What needs to be done: Once the line containing "export IMPL_drive_gt1_share_pct=9.794" is found in the data below, output that line and every line after it through the last, unchanged and with nothing else.

◇ ◇ ◇ ◇ ◇

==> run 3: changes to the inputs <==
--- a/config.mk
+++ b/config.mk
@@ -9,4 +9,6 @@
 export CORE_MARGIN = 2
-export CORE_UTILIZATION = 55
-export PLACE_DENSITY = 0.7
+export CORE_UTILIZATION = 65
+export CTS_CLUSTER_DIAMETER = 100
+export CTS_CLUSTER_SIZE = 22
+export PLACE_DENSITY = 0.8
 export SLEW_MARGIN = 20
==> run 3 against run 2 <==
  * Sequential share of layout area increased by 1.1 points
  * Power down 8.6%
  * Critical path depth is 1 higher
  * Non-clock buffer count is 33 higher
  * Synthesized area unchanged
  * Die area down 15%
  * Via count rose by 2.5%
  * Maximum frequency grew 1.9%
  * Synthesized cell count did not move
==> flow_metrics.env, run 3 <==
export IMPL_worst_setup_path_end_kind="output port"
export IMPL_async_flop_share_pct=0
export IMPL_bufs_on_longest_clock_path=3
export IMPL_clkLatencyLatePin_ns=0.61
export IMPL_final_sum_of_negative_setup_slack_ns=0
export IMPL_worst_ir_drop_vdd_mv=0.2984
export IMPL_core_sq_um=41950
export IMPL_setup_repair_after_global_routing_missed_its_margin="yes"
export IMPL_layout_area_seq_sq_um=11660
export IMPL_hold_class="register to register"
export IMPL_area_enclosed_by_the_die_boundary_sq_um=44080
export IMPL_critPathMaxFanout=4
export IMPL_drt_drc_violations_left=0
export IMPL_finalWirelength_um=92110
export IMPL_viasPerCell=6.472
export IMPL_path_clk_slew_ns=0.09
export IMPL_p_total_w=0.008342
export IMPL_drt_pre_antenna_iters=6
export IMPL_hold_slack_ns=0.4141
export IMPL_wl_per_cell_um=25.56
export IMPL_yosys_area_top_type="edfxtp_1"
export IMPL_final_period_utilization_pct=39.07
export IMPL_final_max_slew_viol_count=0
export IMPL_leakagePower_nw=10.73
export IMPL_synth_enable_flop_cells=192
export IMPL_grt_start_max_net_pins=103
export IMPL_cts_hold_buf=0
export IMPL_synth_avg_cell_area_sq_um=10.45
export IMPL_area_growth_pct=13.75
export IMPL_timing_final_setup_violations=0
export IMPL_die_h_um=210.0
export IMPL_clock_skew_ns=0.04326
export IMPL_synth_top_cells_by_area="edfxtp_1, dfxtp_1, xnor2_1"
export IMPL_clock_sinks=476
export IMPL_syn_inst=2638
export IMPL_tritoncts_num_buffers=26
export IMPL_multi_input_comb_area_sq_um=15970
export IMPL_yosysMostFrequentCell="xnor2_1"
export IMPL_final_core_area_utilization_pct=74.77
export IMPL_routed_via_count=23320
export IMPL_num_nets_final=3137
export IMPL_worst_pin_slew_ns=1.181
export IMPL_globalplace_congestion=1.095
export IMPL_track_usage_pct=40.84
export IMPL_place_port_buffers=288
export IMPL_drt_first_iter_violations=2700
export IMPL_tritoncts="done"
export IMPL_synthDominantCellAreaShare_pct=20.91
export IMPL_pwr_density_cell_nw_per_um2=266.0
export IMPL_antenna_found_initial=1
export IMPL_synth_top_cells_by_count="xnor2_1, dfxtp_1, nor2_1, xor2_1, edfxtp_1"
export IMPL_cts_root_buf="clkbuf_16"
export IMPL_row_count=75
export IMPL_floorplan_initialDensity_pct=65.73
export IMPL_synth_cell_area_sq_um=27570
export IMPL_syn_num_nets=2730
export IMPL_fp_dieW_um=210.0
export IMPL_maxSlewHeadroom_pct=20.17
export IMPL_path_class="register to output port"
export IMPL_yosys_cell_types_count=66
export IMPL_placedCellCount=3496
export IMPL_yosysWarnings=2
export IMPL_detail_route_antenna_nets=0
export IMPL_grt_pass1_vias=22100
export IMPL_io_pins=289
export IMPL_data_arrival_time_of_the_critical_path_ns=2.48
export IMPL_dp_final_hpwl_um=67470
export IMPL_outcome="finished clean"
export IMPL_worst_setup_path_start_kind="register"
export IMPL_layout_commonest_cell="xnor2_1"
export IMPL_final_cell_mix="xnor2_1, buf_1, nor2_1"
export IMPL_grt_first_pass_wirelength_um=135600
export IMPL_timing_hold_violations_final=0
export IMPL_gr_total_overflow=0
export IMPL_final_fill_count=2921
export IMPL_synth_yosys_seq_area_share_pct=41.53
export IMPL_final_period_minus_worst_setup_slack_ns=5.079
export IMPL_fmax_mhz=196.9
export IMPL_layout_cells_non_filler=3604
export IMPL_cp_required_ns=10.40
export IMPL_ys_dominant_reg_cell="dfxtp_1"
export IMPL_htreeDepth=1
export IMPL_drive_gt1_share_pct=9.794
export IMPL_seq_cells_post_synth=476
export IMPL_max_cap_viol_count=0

◇ ◇ ◇ ◇ ◇

Response area:
export IMPL_drive_gt1_share_pct=9.794
export IMPL_seq_cells_post_synth=476
export IMPL_max_cap_viol_count=0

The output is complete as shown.